Directions → For the data below, restate word for word only the lines from the line containing "cell area, % |" through the line containing "XOR/XNOR: 7 / 7 / 0.951", both ends included.

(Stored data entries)

___

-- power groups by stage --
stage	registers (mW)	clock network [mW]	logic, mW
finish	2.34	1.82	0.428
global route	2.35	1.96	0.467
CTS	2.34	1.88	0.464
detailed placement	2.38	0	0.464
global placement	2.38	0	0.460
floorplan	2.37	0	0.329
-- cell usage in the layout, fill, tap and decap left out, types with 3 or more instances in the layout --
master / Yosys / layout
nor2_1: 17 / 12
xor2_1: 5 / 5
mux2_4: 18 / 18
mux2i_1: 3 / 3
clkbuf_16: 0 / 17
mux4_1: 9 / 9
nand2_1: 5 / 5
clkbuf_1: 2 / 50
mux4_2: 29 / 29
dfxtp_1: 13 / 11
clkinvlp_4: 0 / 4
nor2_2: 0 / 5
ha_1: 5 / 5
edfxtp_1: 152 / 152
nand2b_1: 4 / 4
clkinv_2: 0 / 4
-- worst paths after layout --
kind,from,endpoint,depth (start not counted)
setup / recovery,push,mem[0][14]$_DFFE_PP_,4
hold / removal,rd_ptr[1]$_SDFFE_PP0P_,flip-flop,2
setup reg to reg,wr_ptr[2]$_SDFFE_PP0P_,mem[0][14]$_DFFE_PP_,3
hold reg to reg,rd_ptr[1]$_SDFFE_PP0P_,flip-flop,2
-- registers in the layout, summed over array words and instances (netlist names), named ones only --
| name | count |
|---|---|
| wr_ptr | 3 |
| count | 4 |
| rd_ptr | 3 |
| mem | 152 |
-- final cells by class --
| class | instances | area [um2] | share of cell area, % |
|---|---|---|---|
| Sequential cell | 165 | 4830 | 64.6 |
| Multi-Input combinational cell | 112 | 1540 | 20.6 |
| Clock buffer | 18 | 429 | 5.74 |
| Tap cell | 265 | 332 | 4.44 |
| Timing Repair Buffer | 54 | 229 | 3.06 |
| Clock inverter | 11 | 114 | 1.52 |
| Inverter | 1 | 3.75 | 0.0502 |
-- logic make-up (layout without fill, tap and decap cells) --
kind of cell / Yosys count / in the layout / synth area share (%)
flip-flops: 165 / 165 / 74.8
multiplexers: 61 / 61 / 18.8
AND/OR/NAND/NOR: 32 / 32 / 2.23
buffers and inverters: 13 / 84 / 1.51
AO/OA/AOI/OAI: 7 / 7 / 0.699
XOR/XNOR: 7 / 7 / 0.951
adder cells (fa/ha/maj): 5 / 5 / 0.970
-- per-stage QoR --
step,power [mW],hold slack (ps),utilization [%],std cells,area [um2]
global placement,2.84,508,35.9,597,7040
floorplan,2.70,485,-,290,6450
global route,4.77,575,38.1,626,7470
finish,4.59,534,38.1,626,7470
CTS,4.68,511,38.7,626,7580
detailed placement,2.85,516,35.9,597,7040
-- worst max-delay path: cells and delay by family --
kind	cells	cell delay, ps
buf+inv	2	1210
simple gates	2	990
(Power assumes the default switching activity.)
--- src/common/pmem_cfg_pkg.sv ---
package pmem_cfg_pkg;

	// four ingress and four egress interfaces
	localparam int num_iface = 4;
	localparam int iface_w = 2;

	// one beat on the stream
	localparam int data_w = 64;
	// unused bytes in the last beat
	localparam int empty_w = 3;

	// packet store, 256 beats per input
	localparam int addr_w = 8;
	localparam int store_depth = 1 << addr_w;

	// packet tags wrap at 64
	localparam int tag_w = 6;
	localparam int tag_depth = 1 << tag_w;

	// packet length in beats
	localparam int len_w = 6;

	// per-output command queue
	localparam int cmdq_depth = 8;
	localparam int cmdq_ptr_w = $clog2(cmdq_depth);

endpackage

--- src/common/pmem_cmd_pkg.sv ---
package pmem_cmd_pkg;

	// descriptor is {empty, start address, length}
	localparam int desc_len_lsb = 0;
	localparam int desc_addr_lsb = desc_len_lsb + pmem_cfg_pkg::len_w;
	localparam int desc_empty_lsb = desc_addr_lsb + pmem_cfg_pkg::addr_w;
	localparam int desc_w = desc_empty_lsb + pmem_cfg_pkg::empty_w;

	// command is {input index, descriptor}
	localparam int cmd_in_lsb = desc_w;
	localparam int cmd_w = cmd_in_lsb + pmem_cfg_pkg::iface_w;

	// match result, top down: output, input, tag
	localparam int match_tag_lsb = 0;
	localparam int match_in_lsb = match_tag_lsb + pmem_cfg_pkg::tag_w;
	localparam int match_out_lsb = match_in_lsb + pmem_cfg_pkg::iface_w;
	localparam int match_w = match_out_lsb + pmem_cfg_pkg::iface_w;

	// egress reader states
	typedef enum logic [1:0] {
		idle,
		load,
		stream
	} egress_state_t;

endpackage

--- src/packet_buffer/packet_table.sv ---
`timescale 1ns/10ps

module packet_table (
	input  logic clock,
	input  logic wr_en,
	input  logic [pmem_cfg_pkg::tag_w-1:0] wr_tag,
	input  logic [pmem_cmd_pkg::desc_w-1:0] wr_desc,
	input  logic [pmem_cfg_pkg::tag_w-1:0] rd_tag,
	output logic [pmem_cmd_pkg::desc_w-1:0] rd_desc
);

	// one descriptor per tag
	logic [pmem_cmd_pkg::desc_w-1:0] mem [pmem_cfg_pkg::tag_depth];

	always_ff @(posedge clock) begin
		if (wr_en) begin
			mem[wr_tag] <= wr_desc;
		end
	end

	// registered read, descriptor shows up one clock after the tag
	always_ff @(posedge clock) begin
		rd_desc <= mem[rd_tag];
	end

endmodule

--- config.mk ---
export PLATFORM = sky130hd
export DESIGN_NAME = packet_table
export DESIGN_NICKNAME = d
export VERILOG_FILES = /design/src/common/pmem_cfg_pkg.sv /design/src/common/pmem_cmd_pkg.sv /design/src/packet_buffer/packet_table.sv
export SDC_FILE = /design/constraint.sdc
export NUM_CORES = 1
export LEC_CHECK = 0
export BUFFER_PORTS_ARGS = -buffer_cell sky130_fd_sc_hd__buf_2
export CORE_MARGIN = 2
export CORE_UTILIZATION = 39
export CTS_CLUSTER_SIZE = 28
export DETAILED_ROUTE_END_ITERATION = 8
export HOLD_SLACK_MARGIN = 0.03
export MAX_ROUTING_LAYER = met4
export PLACE_DENSITY = 0.65
export SYNTH_ARGS = -nofsm -noshare
export SYNTH_HDL_FRONTEND = slang
export SYNTH_SLANG_ARGS = --single-unit
--- constraint.sdc ---
create_clock -name clock -period 3.3 [get_ports clock]
set_input_delay 0.33 -clock clock [delete_from_list [all_inputs] [get_ports clock]]
set_output_delay 0.33 -clock clock [all_outputs]
set_load 0.01 [all_outputs]
==> run summary <==
The flow ran to the end, and the final reports show no timing, DRC or antenna violations. Measured in cells, the most critical reg-to-reg path has a length of 5. The start of the worst register-to-register path was mem[11][9]$_DFFE_PP_. The tools report the net count after synthesis as 1,984. The endpoint of the worst-slack reg-to-reg timing path was rd_desc[9]$_DFF_P_.

The logs give 3 for the maximum number of buffers from clock root to sink and 20.5k for the number of global-route vias before repair. The CTS clock-pin slew for the worst setup and hold paths is 0.06 ns. The initial antenna violation count came out at 18.

Buffers inserted during clock tree synthesis total 104. In this run the post-CTS setup repair buffer count came out at 0. The floorplan step defined a core boundary enclosing 107,000 um2.

The later pin in the worst-skew pair is clocked with a latency of 0.68 ns. The run gives 0.118 as the worst slew margin relative to its limit. Setup repair after global routing left no endpoint under its margin.

Setup total negative slack on the finished layout was measured at 0 ns. For the final database, setup skew stands at 0.0288 ns. STA classifies the critical path endpoint as a flop. Synthesized flop and latch total: 1,105. The final weighted congestion in routability-driven placement was 0.935. The path type of the worst min-delay path was in -> reg.

Power spread over the standard cell area amounts to 593 nW/um2. The worst endpoint data arrival time came out at 3.14 ns. The most critical setup path has its startpoint at rd_tag[0].

After floorplanning, the core was divided into 120 placement rows. For the maximum number of pins on one net before global-route repair, the log shows 65. The total overflow left after global routing is 0. TritonCTS built the clock tree.

Dividing the detail-routed wire length by the instance count gives 27.8 um. For this run, the number of Yosys warnings is 0. The share of the clock period used by the worst path after layout is 0.785, and the overall power is 28,700 uW. The sequential share of the synthesized area was 0.780; the floorplan die width was 334 um.

Setup violations remaining at the end of the flow were counted as 0. Detailed routing inserted a total of 20.7k vias. The tree built by TritonCTS fans out to 1,105 sinks.

STA classifies the critical path startpoint as an input pin. The mean number of vias per cell is 5.67, and the power share of the clock group is 0.404. End of the critical path: rd_desc[7]$_DFF_P_.

The H-tree was split into 3 levels. The clock period could shrink to 2.59 ns. Maximum achievable frequency: 386 MHz. The count of buffers added on input and output ports is 47. After detailed routing, the total wire length is 101,000 um. The final-layout worst hold slack is 0.166 ns, and the I/O pin count is 48.

Before antenna repair, the detailed router went through 5 iterations. In this run, post-CTS repair resized a total of 0 instances. The total routing resource utilization after global routing is 0.187, and the switching power summed over all nets is 6080 uW.

The run gives 0 as the final count of pins violating max slew. The critical path class was in -> reg. In the final design database the tool counted 2,176 nets. The sequential power share came out at 0.543. The data required time of the worst path was 3.85 ns. The die is 334 um tall. The tools report the initial core utilization as 0.394.

The area growth from synthesis to layout is 14.3%. After the first detailed-routing iteration, the DRC count stood at 2,511. The run gives 146,000 um as the global-route wire length before repair.

The maximum fanout encountered on the critical timing path was 39. Counting distinct cell types in the post-synthesis netlist gives 38. The tools report the power share of the combinational group as 0.053. At the pin with the least slew margin, the transition time is 1.32 ns. The switching share of power is 0.212, and the HPWL after detailed placement is 61,400 um. The number of max-cap violations was 0. In this run the remaining antenna-violating nets after routing total 0. For flop-to-flop paths, the worst setup slack is 1.03 ns. The die covers 111,000 um2. In the routed design, unresolved DRC markers number 0. The internal power summed over all cells was 22,600 uW.

The clock tree root driver cell was sky130_fd_sc_hd__clkbuf_16. The tools report the final-report hold violation count as 0. Ratio of cells with drive above 1 in the final layout: 0.263.

The average instance in the mapped netlist occupies 21.7 um2. For the peak ir drop on the vdd network, the log shows 0.354 mV. The synthesized netlist occupies a cell area of 42,300 um2. In this run the static leakage power is 0.0154 uW.

Synthesis produced 1,953 cells. Cts-stage hold buffer count: 0.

___

Output of the task →
| class | instances | area [um2] | share of cell area, % |
|---|---|---|---|
| Sequential cell | 165 | 4830 | 64.6 |
| Multi-Input combinational cell | 112 | 1540 | 20.6 |
| Clock buffer | 18 | 429 | 5.74 |
| Tap cell | 265 | 332 | 4.44 |
| Timing Repair Buffer | 54 | 229 | 3.06 |
| Clock inverter | 11 | 114 | 1.52 |
| Inverter | 1 | 3.75 | 0.0502 |
-- logic make-up (layout without fill, tap and decap cells) --
kind of cell / Yosys count / in the layout / synth area share (%)
flip-flops: 165 / 165 / 74.8
multiplexers: 61 / 61 / 18.8
AND/OR/NAND/NOR: 32 / 32 / 2.23
buffers and inverters: 13 / 84 / 1.51
AO/OA/AOI/OAI: 7 / 7 / 0.699
XOR/XNOR: 7 / 7 / 0.951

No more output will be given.